In a dusty, massive chest in the basement of a home in Tacoma, Wash., retired University of Victoria psychology professor Charles Tolman found a key.

Not a real, physical key, mind you. A metaphorical one. It was the key to completing the puzzle of the Sooke Flowline B次元官网网址 a massive engineering feat in the early 1900s that is the foundation of how the Capital Region gets its potable water, even to this day.

He didnB次元官网网址檛 know thatB次元官网网址檚 what heB次元官网网址檇 found, though.

B次元官网网址淭here were all these old photographs,B次元官网网址 says Eric Tolman, CharlesB次元官网网址 son, who teaches social studies at Belmont secondary and has made a film about his fatherB次元官网网址檚 book, Bringing Water to Victoria, recently published by the Sooke Region Museum.

Many of those photographs were of his great cousin, Harry Huston Crawford, an engineer from Missouri who worked on railroads in the early 1900s.

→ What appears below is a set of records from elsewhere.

## config.mk

```make
export PLATFORM = sky130hd
export DESIGN_NAME = row_reduce_accumulator
export DESIGN_NICKNAME = d
export VERILOG_FILES = /design/src/rtl/row_reduce_accumulator.sv
export SDC_FILE = /design/constraint.sdc
export NUM_CORES = 1
export LEC_CHECK = 0
export ABC_CLOCK_PERIOD_IN_PS = 6100
export BUFFER_PORTS_ARGS = -buffer_cell sky130_fd_sc_hd__clkbuf_2
export CAP_MARGIN = 0
export CORE_MARGIN = 2
export CORE_UTILIZATION = 40
export DETAILED_ROUTE_END_ITERATION = 6
export PLACE_DENSITY = 0.64
export SYNTH_ARGS = -nofsm -noshare
export SYNTH_HDL_FRONTEND = slang
export SYNTH_SLANG_ARGS = --single-unit
```

## constraint.sdc

```tcl
create_clock -name clk -period 6.1 [get_ports clk]
set_input_delay 0.61 -clock clk [delete_from_list [all_inputs] [get_ports clk]]
set_output_delay 0.61 -clock clk [all_outputs]
set_load 0.05 [all_outputs]
```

Crawford, Eric says, needed a break from building railroads, so he took a job in a faraway town called Victoria to work on a pipeline project while he was on his way to Alaska, because he thought it sounded interesting.

It turns out Crawford was something of a documentarian. He took hundreds of photographs and made books of notes on the project. Charles took these documents, cross referenced them with source material from the time period B次元官网网址 such as archived newspaper articles and other documents B次元官网网址 and fleshed out the story of how the Sooke Flowline came to be.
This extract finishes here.